J. Edgar Hoover (1935-1972): First Director of the Federal Bureau of Investigation, Hoover

reportedly investigated Irving Berlin for the composer’s political involvement.   Berlin frequently

donated rights to his songs to serve as rallying points for causes, including support of Al Smith

and Dwight Eisenhower as presidential candidates (“I Like Ike”), as well as songs opposing

prohibition, defending the gold standard, helping the war against Hitler, and a 1950 anthem for

the state of Israel.

Scott Joplin (1867/68 - 1917): African-American composer and pianist known as the “King of

Ragtime Writers” during his brief career, who popularized the ragtime genre prior to World War I.  

Scott Joplin.

George S. Kaufman (1889-1961): American playwright, theatre director and producer, drama

critic and humorist.  Kaufman is best known as the winner of the 1937 Pulitizer Prize for Drama

for You Can’t Take it With You, written with Moss Hart; Of Thee I Sing, with Morrie Ryskind and

Ira Gershwin; and director of the Tony Award-winning Guys and Dolls.

George S. Kaufman.

Jimmy Kelly: An ex-prize fighter and proprietor of Jimmy Kelly’s, a popular show business hangout,

where young Berlin wrote and sold songs until Fanny Brice performed his “Good-bye, Becky

Cohen” in the annual Ziegfeld Follies in 1910, sparking Berlin’s prolific rise through the industry.

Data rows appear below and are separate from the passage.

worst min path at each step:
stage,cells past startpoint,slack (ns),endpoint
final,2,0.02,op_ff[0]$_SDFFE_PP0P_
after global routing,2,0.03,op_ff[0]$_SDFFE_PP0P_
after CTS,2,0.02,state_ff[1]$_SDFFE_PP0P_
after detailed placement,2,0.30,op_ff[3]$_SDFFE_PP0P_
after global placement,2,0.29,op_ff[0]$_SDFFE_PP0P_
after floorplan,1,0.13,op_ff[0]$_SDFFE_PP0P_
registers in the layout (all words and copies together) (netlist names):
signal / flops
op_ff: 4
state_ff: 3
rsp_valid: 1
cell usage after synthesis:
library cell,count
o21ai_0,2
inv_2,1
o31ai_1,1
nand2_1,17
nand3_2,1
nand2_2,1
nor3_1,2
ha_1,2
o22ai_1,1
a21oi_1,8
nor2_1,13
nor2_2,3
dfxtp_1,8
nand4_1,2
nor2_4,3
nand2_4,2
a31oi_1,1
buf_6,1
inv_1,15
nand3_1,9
<file path="src/design/pft_pkg.sv">
// Shared types for the polygon fan triangulator.
// No dependencies; imported by every module of the block.
`default_nettype none

package pft_pkg;

  // Corners taken for the open polygon, saturating at the fan point.
  typedef enum logic [1:0] {
    CS_NONE = 2'd0,
    CS_ONE  = 2'd1,
    CS_FAN  = 2'd2
  } corner_cnt_t;

  // Per-beat marks that travel with a vertex.
  typedef struct packed {
    logic last_in_polygon;
    logic empty_face;
    logic start_of_mesh;
  } marks_t;

  // Pipeline handshake between the input register, the core and the output register.
  typedef struct packed {
    logic adv;   // output register can take a new value this cycle
    logic fire;  // input register item is consumed this cycle
  } pipe_ctl_t;

endpackage

`default_nettype wire

</file>
<file path="src/design/pft_in_stage.sv">
// Input register of the polygon fan triangulator: holds one accepted beat.
// Depends on pft_pkg for marks_t and pipe_ctl_t.
`default_nettype none

module pft_in_stage #(
  parameter int VIDX_W = 24
) (
  input  logic                   clk,
  input  logic                   rst_n,
  input  logic                   in_valid,
  output logic                   in_stall,
  input  logic [VIDX_W-1:0]      in_vertex_index,
  input  pft_pkg::marks_t        in_marks,
  input  pft_pkg::pipe_ctl_t     ctl,
  output logic                   s1_valid,
  output logic [VIDX_W-1:0]      s1_vertex,
  output pft_pkg::marks_t        s1_marks
);
  import pft_pkg::*;

  logic              valid_r, valid_nxt;
  logic [VIDX_W-1:0] vertex_r;
  marks_t            marks_r;
  logic              take;

  assign in_stall  = valid_r && !ctl.adv;
  assign take      = in_valid && !in_stall;
  assign valid_nxt = take || (valid_r && !ctl.fire);

  always_ff @(posedge clk) begin
    if (!rst_n) begin
      valid_r <= 1'b0;
    end else begin
      valid_r <= valid_nxt;
    end
  end

  always_ff @(posedge clk) begin
    if (take) begin
      vertex_r <= in_vertex_index;
      marks_r  <= in_marks;
    end
  end

  assign s1_valid  = valid_r;
  assign s1_vertex = vertex_r;
  assign s1_marks  = marks_r;

endmodule

`default_nettype wire

</file>
<file path="src/design/pft_fan_core.sv">
// Fan state and per-vertex step: apex, previous corner and the mesh counters.
// Depends on pft_pkg for corner_cnt_t, marks_t and pipe_ctl_t.
`default_nettype none

module pft_fan_core #(
  parameter int VIDX_W = 24,
  parameter int CNT_W  = 32
) (
  input  logic                clk,
  input  logic                rst_n,
  input  pft_pkg::pipe_ctl_t  ctl,
  input  logic [VIDX_W-1:0]   s1_vertex,
  input  pft_pkg::marks_t     s1_marks,
  output logic                emit,
  output logic [VIDX_W-1:0]   c0_vertex,
  output logic [VIDX_W-1:0]   c1_vertex,
  output logic [VIDX_W-1:0]   c2_vertex,
  output logic [CNT_W-1:0]    c0_offset,
  output logic [CNT_W-1:0]    c1_offset,
  output logic [CNT_W-1:0]    c2_offset,
  output logic [CNT_W-1:0]    poly_id,
  output logic [CNT_W-1:0]    tri_num
);
  import pft_pkg::*;

  corner_cnt_t       cs_r, cs_nxt, cs;
  logic [VIDX_W-1:0] apex_v_r, apex_v_nxt, apex_v;
  logic [VIDX_W-1:0] prev_v_r, prev_v_nxt, prev_v;
  logic [CNT_W-1:0]  apex_o_r, apex_o_nxt, apex_o;
  logic [CNT_W-1:0]  fv_r, fv_nxt, fv;
  logic [CNT_W-1:0]  poly_r, poly_nxt, poly;
  logic [CNT_W-1:0]  tri_r, tri_nxt, tri_c;

  // start of mesh clears everything before the beat is handled
  always_comb begin
    if (s1_marks.start_of_mesh) begin
      cs     = CS_NONE;
      apex_v = '0;
      prev_v = '0;
      apex_o = '0;
      fv     = '0;
      poly   = '0;
      tri_c  = '0;
    end else begin
      cs     = cs_r;
      apex_v = apex_v_r;
      prev_v = prev_v_r;
      apex_o = apex_o_r;
      fv     = fv_r;
      poly   = poly_r;
      tri_c  = tri_r;
    end
  end

  always_comb begin
    cs_nxt     = cs;
    apex_v_nxt = apex_v;
    prev_v_nxt = prev_v;
    apex_o_nxt = apex_o;
    fv_nxt     = fv;
    poly_nxt   = poly;
    tri_nxt    = tri_c;
    emit       = 1'b0;
    if (s1_marks.empty_face) begin
      cs_nxt   = CS_NONE;
      poly_nxt = poly + 1'b1;
    end else begin
      if (cs == CS_NONE) begin
        apex_v_nxt = s1_vertex;
        apex_o_nxt = fv;
      end
      emit       = (cs == CS_FAN);
      tri_nxt    = emit ? tri_c + 1'b1 : tri_c;
      prev_v_nxt = s1_vertex;
      fv_nxt     = fv + 1'b1;
      case (cs)
        CS_NONE: cs_nxt = CS_ONE;
        CS_ONE:  cs_nxt = CS_FAN;
        default: cs_nxt = CS_FAN;
      endcase
      if (s1_marks.last_in_polygon) begin
        cs_nxt   = CS_NONE;
        poly_nxt = poly + 1'b1;
      end
    end
  end

  assign c0_vertex = apex_v;
  assign c1_vertex = prev_v;
  assign c2_vertex = s1_vertex;
  assign c0_offset = apex_o;
  assign c1_offset = fv - 1'b1;
  assign c2_offset = fv;
  assign poly_id   = poly;
  assign tri_num   = tri_c;

  always_ff @(posedge clk) begin
    if (!rst_n) begin
      cs_r     <= CS_NONE;
      apex_v_r <= '0;
      prev_v_r <= '0;
      apex_o_r <= '0;
      fv_r     <= '0;
      poly_r   <= '0;
      tri_r    <= '0;
    end else if (ctl.fire) begin
      cs_r     <= cs_nxt;
      apex_v_r <= apex_v_nxt;
      prev_v_r <= prev_v_nxt;
      apex_o_r <= apex_o_nxt;
      fv_r     <= fv_nxt;
      poly_r   <= poly_nxt;
      tri_r    <= tri_nxt;
    end
  end

endmodule

`default_nettype wire

</file>
<file path="src/design/pft_out_stage.sv">
// Result register of the polygon fan triangulator: one triangle beat.
// Depends on pft_pkg for pipe_ctl_t.
`default_nettype none

module pft_out_stage #(
  parameter int VIDX_W = 24,
  parameter int CNT_W  = 32
) (
  input  logic               clk,
  input  logic               rst_n,
  input  logic               s1_valid,
  input  logic               emit,
  input  logic               out_stall,
  output pft_pkg::pipe_ctl_t ctl,
  input  logic [VIDX_W-1:0]  c0_vertex,
  input  logic [VIDX_W-1:0]  c1_vertex,
  input  logic [VIDX_W-1:0]  c2_vertex,
  input  logic [CNT_W-1:0]   c0_offset,
  input  logic [CNT_W-1:0]   c1_offset,
  input  logic [CNT_W-1:0]   c2_offset,
  input  logic [CNT_W-1:0]   poly_id,
  input  logic [CNT_W-1:0]   tri_num,
  output logic               out_valid,
  output logic [VIDX_W-1:0]  out_corner0_vertex,
  output logic [VIDX_W-1:0]  out_corner1_vertex,
  output logic [VIDX_W-1:0]  out_corner2_vertex,
  output logic [CNT_W-1:0]   out_corner0_offset,
  output logic [CNT_W-1:0]   out_corner1_offset,
  output logic [CNT_W-1:0]   out_corner2_offset,
  output logic [CNT_W-1:0]   out_polygon_id,
  output logic [CNT_W-1:0]   out_triangle_number
);
  import pft_pkg::*;

  logic              valid_r, valid_nxt;
  logic              load;
  logic [VIDX_W-1:0] c0v_r, c1v_r, c2v_r;
  logic [CNT_W-1:0]  c0o_r, c1o_r, c2o_r, pid_r, tnum_r;

  assign ctl.adv  = !valid_r || !out_stall;
  assign ctl.fire = s1_valid && ctl.adv;
  assign load     = ctl.fire && emit;
  assign valid_nxt = ctl.adv ? load : valid_r;

  always_ff @(posedge clk) begin
    if (!rst_n) begin
      valid_r <= 1'b0;
    end else begin
      valid_r <= valid_nxt;
    end
  end

  always_ff @(posedge clk) begin
    if (load) begin
      c0v_r  <= c0_vertex;
      c1v_r  <= c1_vertex;
      c2v_r  <= c2_vertex;
      c0o_r  <= c0_offset;
      c1o_r  <= c1_offset;
      c2o_r  <= c2_offset;
      pid_r  <= poly_id;
      tnum_r <= tri_num;
    end
  end

  assign out_valid           = valid_r;
  assign out_corner0_vertex  = c0v_r;
  assign out_corner1_vertex  = c1v_r;
  assign out_corner2_vertex  = c2v_r;
  assign out_corner0_offset  = c0o_r;
  assign out_corner1_offset  = c1o_r;
  assign out_corner2_offset  = c2o_r;
  assign out_polygon_id      = pid_r;
  assign out_triangle_number = tnum_r;

endmodule

`default_nettype wire

</file>
<file path="src/design/polygon_fan_triangulator.sv">
// Top level of the polygon fan triangulator: input register, fan core, result register.
// Depends on pft_pkg, pft_in_stage, pft_fan_core and pft_out_stage.
//
//   channel | direction | beat                                    | handshake
//   in_     | input     | vertex index + last/empty/start marks   | in_valid / in_stall
//   out_    | output    | fan triangle: 3 corners, ids, offsets   | out_valid / out_stall
//
// One vertex beat per cycle while in_stall is low; the fan core state updates per consumed beat.
// A triangle is on out_ once its vertex beat has gone from the input register into the result register.
// Synchronous active-low reset clears all counters, the open polygon and both valid flags.
// in_stall rises only while the input register is full and the result register is
// stalled with a pending triangle.
`default_nettype none

module polygon_fan_triangulator #(
  parameter int VERTEX_INDEX_BITS = 24,
  parameter int COUNTER_BITS      = 32
) (
  input  logic                         clk,
  input  logic                         rst_n,
  input  logic                         in_valid,
  output logic                         in_stall,
  input  logic [VERTEX_INDEX_BITS-1:0] in_vertex_index,
  input  logic                         in_last_in_polygon,
  input  logic                         in_empty_face,
  input  logic                         in_start_of_mesh,
  output logic                         out_valid,
  input  logic                         out_stall,
  output logic [VERTEX_INDEX_BITS-1:0] out_corner0_vertex,
  output logic [VERTEX_INDEX_BITS-1:0] out_corner1_vertex,
  output logic [VERTEX_INDEX_BITS-1:0] out_corner2_vertex,
  output logic [COUNTER_BITS-1:0]      out_corner0_offset,
  output logic [COUNTER_BITS-1:0]      out_corner1_offset,
  output logic [COUNTER_BITS-1:0]      out_corner2_offset,
  output logic [COUNTER_BITS-1:0]      out_polygon_id,
  output logic [COUNTER_BITS-1:0]      out_triangle_number
);
  import pft_pkg::*;

  marks_t                       in_marks;
  marks_t                       s1_marks;
  pipe_ctl_t                    ctl;
  logic                         s1_valid;
  logic [VERTEX_INDEX_BITS-1:0] s1_vertex;
  logic                         emit;
  logic [VERTEX_INDEX_BITS-1:0] c0_vertex, c1_vertex, c2_vertex;
  logic [COUNTER_BITS-1:0]      c0_offset, c1_offset, c2_offset, poly_id, tri_num;

  assign in_marks.last_in_polygon = in_last_in_polygon;
  assign in_marks.empty_face      = in_empty_face;
  assign in_marks.start_of_mesh   = in_start_of_mesh;

  pft_in_stage #(.VIDX_W(VERTEX_INDEX_BITS)) u_in (
    .clk             (clk),
    .rst_n           (rst_n),
    .in_valid        (in_valid),
    .in_stall        (in_stall),
    .in_vertex_index (in_vertex_index),
    .in_marks        (in_marks),
    .ctl             (ctl),
    .s1_valid        (s1_valid),
    .s1_vertex       (s1_vertex),
    .s1_marks        (s1_marks)
  );

  pft_fan_core #(.VIDX_W(VERTEX_INDEX_BITS), .CNT_W(COUNTER_BITS)) u_core (
    .clk       (clk),
    .rst_n     (rst_n),
    .ctl       (ctl),
    .s1_vertex (s1_vertex),
    .s1_marks  (s1_marks),
    .emit      (emit),
    .c0_vertex (c0_vertex),
    .c1_vertex (c1_vertex),
    .c2_vertex (c2_vertex),
    .c0_offset (c0_offset),
    .c1_offset (c1_offset),
    .c2_offset (c2_offset),
    .poly_id   (poly_id),
    .tri_num   (tri_num)
  );

  pft_out_stage #(.VIDX_W(VERTEX_INDEX_BITS), .CNT_W(COUNTER_BITS)) u_out (
    .clk                 (clk),
    .rst_n               (rst_n),
    .s1_valid            (s1_valid),
    .emit                (emit),
    .out_stall           (out_stall),
    .ctl                 (ctl),
    .c0_vertex           (c0_vertex),
    .c1_vertex           (c1_vertex),
    .c2_vertex           (c2_vertex),
    .c0_offset           (c0_offset),
    .c1_offset           (c1_offset),
    .c2_offset           (c2_offset),
    .poly_id             (poly_id),
    .tri_num             (tri_num),
    .out_valid           (out_valid),
    .out_corner0_vertex  (out_corner0_vertex),
    .out_corner1_vertex  (out_corner1_vertex),
    .out_corner2_vertex  (out_corner2_vertex),
    .out_corner0_offset  (out_corner0_offset),
    .out_corner1_offset  (out_corner1_offset),
    .out_corner2_offset  (out_corner2_offset),
    .out_polygon_id      (out_polygon_id),
    .out_triangle_number (out_triangle_number)
  );

  a_stall_needs_item: assert property (@(posedge clk) disable iff (!rst_n)
    in_stall |-> s1_valid)
    else $error("in_stall with empty input register");

  a_result_from_item: assert property (@(posedge clk) disable iff (!rst_n)
    $rose(out_valid) |-> $past(s1_valid))
    else $error("result beat without a source vertex");

  a_prev_offset: assert property (@(posedge clk) disable iff (!rst_n)
    out_valid |-> (out_corner1_offset == out_corner2_offset - 1'b1))
    else $error("previous corner offset not one below current");

endmodule

`default_nettype wire

</file>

Jerome Kern (1885-1945): American composer specializing in popular music and musical

theatre, best-known for such classics as “Ol’ Man River”, “The Way You Look Tonight”, and

numerous collaborations with leading lyricists and librettists of the era. He was a close friend

and contemporary of Irving Berlin, and his musical innovation included 4/4 dance rhythms,

syncopation, and jazz progressions building out of the ragtime and musical theatre traditions.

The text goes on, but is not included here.